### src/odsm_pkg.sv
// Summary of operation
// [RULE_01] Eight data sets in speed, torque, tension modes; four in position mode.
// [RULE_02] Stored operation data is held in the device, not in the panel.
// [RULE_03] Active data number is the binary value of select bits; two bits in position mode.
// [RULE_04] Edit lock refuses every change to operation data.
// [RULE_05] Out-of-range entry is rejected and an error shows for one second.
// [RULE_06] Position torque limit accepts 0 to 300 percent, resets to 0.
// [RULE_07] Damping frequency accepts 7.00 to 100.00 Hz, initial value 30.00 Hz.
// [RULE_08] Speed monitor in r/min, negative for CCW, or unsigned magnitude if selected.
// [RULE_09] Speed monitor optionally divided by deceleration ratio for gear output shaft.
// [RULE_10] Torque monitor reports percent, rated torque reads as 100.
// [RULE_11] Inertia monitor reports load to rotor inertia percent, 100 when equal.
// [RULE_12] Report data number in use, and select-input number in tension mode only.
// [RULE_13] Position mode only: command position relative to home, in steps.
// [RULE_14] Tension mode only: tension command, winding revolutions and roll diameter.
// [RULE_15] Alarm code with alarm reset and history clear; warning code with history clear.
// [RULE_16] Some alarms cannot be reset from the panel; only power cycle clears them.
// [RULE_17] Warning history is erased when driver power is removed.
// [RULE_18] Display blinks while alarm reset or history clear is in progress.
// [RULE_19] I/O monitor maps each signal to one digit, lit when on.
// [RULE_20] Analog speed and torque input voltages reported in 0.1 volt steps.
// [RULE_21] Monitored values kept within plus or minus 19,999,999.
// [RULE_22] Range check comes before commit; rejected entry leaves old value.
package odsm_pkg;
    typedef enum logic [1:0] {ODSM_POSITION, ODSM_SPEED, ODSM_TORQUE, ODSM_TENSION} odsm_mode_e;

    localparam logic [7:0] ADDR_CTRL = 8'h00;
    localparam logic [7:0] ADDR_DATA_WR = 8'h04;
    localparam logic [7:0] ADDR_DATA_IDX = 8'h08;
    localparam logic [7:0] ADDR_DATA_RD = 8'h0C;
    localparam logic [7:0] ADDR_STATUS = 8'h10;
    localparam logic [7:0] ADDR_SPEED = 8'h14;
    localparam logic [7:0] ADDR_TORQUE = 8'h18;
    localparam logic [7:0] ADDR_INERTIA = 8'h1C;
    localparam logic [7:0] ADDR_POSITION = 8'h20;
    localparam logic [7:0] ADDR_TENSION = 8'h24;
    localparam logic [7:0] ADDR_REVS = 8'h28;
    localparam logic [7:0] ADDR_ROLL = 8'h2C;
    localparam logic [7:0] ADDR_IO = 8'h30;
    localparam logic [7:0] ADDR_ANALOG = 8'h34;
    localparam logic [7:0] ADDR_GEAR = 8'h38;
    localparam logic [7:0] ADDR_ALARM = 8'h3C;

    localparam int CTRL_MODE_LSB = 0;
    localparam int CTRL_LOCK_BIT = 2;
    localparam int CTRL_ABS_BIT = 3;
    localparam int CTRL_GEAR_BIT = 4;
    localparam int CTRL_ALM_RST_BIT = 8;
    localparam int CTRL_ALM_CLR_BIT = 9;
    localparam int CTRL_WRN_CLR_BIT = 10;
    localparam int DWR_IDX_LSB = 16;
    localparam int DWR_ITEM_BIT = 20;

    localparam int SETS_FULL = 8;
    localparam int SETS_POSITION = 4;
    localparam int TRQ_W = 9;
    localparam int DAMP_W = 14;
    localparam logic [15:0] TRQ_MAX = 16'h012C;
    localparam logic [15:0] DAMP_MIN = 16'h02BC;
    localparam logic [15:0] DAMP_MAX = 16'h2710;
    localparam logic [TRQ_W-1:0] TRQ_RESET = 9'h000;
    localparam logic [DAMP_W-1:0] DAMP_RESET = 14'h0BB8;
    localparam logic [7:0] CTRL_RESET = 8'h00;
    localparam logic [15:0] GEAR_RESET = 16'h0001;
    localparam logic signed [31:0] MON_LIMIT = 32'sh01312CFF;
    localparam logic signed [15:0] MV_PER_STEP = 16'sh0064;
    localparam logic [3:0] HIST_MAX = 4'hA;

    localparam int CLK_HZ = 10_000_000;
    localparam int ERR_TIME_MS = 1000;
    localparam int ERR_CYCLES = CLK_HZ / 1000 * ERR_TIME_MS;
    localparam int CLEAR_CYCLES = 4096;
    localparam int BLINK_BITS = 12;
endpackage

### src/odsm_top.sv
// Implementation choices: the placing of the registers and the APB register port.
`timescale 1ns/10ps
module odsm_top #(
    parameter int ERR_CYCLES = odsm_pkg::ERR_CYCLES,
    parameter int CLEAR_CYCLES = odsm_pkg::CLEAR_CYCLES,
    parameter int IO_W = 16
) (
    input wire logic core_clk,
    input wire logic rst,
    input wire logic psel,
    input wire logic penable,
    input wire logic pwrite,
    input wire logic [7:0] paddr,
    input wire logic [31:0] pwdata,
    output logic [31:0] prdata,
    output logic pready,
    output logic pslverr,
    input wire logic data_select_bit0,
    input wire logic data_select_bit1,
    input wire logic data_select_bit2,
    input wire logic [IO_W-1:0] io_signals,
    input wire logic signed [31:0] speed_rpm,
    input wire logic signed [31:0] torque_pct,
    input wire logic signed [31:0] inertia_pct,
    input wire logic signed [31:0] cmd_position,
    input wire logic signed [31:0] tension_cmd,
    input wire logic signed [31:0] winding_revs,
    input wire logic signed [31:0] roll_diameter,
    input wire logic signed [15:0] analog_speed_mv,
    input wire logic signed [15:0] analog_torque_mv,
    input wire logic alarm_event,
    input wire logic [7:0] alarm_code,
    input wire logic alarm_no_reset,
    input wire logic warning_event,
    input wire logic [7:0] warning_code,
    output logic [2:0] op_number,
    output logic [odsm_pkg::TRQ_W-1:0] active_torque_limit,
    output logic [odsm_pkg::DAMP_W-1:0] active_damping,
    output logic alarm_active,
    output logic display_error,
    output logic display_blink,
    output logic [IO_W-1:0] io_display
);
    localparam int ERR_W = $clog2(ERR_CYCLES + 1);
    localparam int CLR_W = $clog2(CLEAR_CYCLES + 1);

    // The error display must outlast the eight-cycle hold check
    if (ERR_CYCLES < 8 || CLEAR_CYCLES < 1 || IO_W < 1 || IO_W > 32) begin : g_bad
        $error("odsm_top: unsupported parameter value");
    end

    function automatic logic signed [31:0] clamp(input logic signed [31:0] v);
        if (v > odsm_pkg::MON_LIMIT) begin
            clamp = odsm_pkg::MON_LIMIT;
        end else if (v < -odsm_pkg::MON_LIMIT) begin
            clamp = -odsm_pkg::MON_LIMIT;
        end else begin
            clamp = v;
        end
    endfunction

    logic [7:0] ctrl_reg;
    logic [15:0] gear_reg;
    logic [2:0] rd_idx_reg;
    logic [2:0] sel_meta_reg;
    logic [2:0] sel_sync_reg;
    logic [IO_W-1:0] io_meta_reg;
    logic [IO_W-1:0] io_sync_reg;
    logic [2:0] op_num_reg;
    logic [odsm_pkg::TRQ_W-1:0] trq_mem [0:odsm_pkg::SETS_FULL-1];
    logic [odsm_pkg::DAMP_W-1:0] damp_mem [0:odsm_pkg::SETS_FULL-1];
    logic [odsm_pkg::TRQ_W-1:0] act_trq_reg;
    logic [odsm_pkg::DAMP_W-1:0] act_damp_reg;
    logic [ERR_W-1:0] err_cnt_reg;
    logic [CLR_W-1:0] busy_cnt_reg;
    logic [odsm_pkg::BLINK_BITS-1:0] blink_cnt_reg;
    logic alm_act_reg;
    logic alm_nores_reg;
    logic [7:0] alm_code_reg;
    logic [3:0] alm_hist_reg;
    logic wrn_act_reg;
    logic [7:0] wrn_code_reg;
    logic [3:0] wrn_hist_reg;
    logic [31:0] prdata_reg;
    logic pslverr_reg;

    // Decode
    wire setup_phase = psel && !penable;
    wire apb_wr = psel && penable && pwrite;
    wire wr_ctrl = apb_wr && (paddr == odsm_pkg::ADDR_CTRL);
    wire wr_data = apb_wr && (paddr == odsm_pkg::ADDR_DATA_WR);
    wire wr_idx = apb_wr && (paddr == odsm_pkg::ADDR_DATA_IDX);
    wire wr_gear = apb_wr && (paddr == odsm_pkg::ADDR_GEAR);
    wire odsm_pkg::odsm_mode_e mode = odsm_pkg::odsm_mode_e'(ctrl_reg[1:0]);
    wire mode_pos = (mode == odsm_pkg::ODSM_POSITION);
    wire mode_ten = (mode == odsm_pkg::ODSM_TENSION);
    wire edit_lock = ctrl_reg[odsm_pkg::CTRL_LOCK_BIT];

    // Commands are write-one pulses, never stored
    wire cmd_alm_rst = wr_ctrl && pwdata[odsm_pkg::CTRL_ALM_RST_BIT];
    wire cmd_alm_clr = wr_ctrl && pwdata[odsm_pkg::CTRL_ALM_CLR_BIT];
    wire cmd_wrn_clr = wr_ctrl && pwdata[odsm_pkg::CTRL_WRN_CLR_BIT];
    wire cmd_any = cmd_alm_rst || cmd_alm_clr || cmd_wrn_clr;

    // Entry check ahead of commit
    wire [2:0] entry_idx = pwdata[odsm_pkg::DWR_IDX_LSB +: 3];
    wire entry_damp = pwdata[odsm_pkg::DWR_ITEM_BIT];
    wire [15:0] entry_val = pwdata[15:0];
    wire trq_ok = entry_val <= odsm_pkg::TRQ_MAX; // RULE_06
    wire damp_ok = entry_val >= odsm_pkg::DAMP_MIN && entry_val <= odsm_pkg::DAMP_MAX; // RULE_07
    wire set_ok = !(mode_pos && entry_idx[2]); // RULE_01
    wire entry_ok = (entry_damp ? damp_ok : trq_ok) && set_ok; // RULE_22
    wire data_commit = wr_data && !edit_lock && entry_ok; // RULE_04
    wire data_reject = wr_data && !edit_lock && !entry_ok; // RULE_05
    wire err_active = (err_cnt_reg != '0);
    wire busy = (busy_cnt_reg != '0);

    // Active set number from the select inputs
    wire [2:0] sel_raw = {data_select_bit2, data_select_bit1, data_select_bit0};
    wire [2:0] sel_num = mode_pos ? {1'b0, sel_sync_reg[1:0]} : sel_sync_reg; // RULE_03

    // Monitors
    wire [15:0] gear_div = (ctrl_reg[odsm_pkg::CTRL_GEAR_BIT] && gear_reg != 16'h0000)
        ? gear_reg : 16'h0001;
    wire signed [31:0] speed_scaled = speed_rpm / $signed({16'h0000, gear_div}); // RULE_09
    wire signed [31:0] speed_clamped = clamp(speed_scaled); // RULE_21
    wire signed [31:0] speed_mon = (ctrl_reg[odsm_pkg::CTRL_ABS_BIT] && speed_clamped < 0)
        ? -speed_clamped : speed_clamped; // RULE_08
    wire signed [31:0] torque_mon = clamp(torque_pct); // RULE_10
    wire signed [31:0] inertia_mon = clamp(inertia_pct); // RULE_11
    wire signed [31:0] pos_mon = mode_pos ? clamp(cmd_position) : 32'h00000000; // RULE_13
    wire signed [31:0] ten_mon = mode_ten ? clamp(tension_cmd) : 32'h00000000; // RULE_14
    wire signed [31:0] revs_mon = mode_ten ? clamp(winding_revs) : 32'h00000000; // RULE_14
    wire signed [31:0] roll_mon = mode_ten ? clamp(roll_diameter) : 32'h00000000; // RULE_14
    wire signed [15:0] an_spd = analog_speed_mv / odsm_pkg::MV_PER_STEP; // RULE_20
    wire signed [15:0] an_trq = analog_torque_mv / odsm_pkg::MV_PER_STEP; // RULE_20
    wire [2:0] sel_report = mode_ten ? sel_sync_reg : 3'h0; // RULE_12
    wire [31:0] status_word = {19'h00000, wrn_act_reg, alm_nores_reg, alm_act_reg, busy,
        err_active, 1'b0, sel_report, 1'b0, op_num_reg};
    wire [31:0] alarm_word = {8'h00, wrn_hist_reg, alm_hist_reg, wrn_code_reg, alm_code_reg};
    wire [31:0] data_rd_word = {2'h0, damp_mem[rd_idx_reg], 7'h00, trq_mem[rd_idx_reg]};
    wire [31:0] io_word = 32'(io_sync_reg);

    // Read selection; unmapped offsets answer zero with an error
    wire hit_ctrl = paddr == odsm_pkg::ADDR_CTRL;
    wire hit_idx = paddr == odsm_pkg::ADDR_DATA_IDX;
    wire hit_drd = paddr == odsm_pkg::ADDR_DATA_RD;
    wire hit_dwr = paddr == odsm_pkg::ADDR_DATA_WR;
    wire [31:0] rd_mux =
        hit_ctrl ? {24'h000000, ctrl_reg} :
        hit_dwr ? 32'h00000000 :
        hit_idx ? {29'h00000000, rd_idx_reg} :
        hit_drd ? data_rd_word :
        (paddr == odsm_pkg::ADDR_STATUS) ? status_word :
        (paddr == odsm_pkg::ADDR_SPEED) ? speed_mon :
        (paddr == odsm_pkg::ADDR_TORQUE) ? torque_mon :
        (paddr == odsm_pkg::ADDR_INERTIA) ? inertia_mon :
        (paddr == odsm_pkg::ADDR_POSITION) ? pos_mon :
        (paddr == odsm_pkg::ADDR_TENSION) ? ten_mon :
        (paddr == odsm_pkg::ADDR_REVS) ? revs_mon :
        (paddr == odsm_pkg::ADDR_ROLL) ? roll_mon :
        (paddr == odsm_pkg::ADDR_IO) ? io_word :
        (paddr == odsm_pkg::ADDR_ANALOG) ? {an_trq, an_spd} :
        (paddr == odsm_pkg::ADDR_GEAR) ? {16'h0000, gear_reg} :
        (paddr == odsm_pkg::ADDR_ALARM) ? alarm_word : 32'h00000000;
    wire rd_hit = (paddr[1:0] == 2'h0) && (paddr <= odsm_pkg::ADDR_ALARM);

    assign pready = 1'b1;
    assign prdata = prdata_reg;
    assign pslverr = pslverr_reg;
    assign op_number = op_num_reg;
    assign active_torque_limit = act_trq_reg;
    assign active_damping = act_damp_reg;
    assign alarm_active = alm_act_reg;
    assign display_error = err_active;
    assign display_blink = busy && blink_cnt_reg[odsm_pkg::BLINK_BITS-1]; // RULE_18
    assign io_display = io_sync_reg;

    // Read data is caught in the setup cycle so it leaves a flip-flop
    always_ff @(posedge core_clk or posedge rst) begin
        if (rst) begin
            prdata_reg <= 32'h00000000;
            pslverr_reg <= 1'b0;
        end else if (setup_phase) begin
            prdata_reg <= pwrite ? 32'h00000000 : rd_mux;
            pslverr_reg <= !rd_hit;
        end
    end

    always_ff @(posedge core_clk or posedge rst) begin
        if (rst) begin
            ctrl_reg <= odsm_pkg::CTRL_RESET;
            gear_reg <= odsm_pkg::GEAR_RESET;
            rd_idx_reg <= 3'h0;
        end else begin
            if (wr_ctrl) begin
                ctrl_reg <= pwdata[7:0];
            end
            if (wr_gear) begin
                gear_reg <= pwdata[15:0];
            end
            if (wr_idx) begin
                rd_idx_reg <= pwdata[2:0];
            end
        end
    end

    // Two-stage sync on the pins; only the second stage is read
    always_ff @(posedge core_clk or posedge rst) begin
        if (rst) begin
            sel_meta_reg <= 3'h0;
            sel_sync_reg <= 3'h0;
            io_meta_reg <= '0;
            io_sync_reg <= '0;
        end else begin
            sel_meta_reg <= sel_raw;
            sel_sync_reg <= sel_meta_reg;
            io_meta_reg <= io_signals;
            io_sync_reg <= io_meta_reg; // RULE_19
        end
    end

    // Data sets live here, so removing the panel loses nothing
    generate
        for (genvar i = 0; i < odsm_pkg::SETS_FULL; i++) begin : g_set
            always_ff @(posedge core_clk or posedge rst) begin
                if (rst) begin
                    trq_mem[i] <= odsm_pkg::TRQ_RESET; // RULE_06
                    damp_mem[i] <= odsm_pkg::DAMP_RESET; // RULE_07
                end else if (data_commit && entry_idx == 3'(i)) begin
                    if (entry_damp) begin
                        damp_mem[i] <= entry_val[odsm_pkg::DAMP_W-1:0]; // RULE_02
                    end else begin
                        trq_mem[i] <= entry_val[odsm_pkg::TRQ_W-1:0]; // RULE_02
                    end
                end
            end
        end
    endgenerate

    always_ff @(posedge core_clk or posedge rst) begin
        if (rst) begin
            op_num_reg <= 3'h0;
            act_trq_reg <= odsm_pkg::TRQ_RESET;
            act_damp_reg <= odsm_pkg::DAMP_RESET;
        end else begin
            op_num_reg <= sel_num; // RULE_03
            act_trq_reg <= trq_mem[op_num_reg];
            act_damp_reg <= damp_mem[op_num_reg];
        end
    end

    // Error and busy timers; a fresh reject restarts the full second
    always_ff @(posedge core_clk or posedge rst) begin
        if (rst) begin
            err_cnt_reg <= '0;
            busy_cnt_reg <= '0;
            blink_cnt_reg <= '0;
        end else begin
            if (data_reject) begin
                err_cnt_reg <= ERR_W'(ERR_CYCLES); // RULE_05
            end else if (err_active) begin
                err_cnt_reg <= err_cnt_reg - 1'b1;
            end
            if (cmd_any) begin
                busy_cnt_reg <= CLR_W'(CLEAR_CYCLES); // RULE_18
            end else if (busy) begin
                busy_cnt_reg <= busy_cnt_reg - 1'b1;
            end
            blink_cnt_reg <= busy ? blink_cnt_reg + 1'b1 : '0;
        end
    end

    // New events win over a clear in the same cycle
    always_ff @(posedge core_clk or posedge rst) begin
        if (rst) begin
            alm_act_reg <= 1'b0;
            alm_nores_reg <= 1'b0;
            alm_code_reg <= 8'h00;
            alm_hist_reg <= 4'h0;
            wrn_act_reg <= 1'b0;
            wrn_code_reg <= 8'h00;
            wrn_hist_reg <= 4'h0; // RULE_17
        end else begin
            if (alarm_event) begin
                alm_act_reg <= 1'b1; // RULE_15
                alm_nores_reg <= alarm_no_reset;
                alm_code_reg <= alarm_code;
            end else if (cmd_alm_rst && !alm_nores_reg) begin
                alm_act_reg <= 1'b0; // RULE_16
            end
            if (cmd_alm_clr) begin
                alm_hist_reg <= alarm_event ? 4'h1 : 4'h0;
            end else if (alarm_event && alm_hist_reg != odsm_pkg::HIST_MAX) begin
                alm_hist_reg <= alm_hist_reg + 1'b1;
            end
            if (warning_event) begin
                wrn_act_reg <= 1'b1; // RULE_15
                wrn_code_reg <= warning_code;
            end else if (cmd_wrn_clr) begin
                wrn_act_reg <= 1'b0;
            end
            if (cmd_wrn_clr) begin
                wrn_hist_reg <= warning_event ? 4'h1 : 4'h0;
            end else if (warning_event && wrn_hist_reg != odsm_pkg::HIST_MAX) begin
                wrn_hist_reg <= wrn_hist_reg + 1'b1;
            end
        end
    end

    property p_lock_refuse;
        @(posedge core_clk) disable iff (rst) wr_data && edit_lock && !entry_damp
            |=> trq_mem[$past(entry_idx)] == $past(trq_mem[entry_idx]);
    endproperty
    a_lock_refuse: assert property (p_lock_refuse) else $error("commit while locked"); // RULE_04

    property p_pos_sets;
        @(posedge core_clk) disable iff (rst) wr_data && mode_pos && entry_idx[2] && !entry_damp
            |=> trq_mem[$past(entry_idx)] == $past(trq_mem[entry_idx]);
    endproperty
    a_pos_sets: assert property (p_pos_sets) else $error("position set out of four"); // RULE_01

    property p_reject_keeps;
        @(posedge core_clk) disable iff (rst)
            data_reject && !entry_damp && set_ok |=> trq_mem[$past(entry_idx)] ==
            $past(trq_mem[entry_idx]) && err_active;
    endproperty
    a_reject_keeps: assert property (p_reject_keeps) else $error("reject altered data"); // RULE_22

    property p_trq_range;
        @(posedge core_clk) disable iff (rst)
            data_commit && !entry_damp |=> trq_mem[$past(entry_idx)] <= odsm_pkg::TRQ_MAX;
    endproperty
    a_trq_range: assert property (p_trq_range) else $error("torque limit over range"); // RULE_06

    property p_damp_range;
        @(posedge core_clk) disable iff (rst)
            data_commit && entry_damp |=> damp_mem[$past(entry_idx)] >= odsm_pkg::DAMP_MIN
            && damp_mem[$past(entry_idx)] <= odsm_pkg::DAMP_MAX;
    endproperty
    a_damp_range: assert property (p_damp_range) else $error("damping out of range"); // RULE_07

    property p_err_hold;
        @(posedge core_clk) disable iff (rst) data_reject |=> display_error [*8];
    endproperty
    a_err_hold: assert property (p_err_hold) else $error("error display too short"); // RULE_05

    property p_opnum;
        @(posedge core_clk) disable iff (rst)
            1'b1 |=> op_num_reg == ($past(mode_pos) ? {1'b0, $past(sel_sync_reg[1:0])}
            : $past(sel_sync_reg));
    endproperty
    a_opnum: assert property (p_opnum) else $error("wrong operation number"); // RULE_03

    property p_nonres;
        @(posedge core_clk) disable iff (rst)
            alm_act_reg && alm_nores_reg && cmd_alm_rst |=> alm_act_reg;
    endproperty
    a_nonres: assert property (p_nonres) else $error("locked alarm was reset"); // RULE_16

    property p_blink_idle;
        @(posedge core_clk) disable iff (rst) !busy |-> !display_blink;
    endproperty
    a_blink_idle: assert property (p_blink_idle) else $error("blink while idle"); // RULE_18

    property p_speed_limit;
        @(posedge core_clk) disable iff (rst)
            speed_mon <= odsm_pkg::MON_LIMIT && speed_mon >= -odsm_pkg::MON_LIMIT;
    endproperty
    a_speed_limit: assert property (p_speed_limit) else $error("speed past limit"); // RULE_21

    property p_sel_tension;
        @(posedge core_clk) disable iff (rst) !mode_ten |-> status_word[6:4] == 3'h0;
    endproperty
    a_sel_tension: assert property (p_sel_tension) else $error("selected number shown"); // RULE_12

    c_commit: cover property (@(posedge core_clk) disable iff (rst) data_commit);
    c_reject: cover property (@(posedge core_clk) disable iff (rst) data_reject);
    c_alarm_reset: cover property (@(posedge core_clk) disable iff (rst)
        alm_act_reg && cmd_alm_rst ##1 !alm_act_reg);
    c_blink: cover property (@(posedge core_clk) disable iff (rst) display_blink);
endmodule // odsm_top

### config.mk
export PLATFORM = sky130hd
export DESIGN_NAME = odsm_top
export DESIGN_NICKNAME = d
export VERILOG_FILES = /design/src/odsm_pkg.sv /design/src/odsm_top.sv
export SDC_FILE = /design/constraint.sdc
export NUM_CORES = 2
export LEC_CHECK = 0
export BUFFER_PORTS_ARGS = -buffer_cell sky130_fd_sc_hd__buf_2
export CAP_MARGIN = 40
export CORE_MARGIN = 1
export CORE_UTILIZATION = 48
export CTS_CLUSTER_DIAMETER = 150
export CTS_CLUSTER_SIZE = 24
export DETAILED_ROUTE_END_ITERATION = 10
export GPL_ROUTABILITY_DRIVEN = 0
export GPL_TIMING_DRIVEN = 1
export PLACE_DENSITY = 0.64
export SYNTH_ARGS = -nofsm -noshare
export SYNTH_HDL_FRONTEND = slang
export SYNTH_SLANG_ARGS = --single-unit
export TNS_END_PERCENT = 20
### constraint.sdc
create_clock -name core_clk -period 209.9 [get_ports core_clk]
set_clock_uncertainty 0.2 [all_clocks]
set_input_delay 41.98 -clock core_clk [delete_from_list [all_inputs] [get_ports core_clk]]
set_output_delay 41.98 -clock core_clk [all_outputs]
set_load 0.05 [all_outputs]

○ ○ ○ ○

● **Brief**: Having output the line that contains "magnitude if selected.", stop. Every line before it, back to the first line of the data, must be reproduced exactly.

● **Response to this exercise**:
### src/odsm_pkg.sv
// Summary of operation
// [RULE_01] Eight data sets in speed, torque, tension modes; four in position mode.
// [RULE_02] Stored operation data is held in the device, not in the panel.
// [RULE_03] Active data number is the binary value of select bits; two bits in position mode.
// [RULE_04] Edit lock refuses every change to operation data.
// [RULE_05] Out-of-range entry is rejected and an error shows for one second.
// [RULE_06] Position torque limit accepts 0 to 300 percent, resets to 0.
// [RULE_07] Damping frequency accepts 7.00 to 100.00 Hz, initial value 30.00 Hz.
// [RULE_08] Speed monitor in r/min, negative for CCW, or unsigned magnitude if selected.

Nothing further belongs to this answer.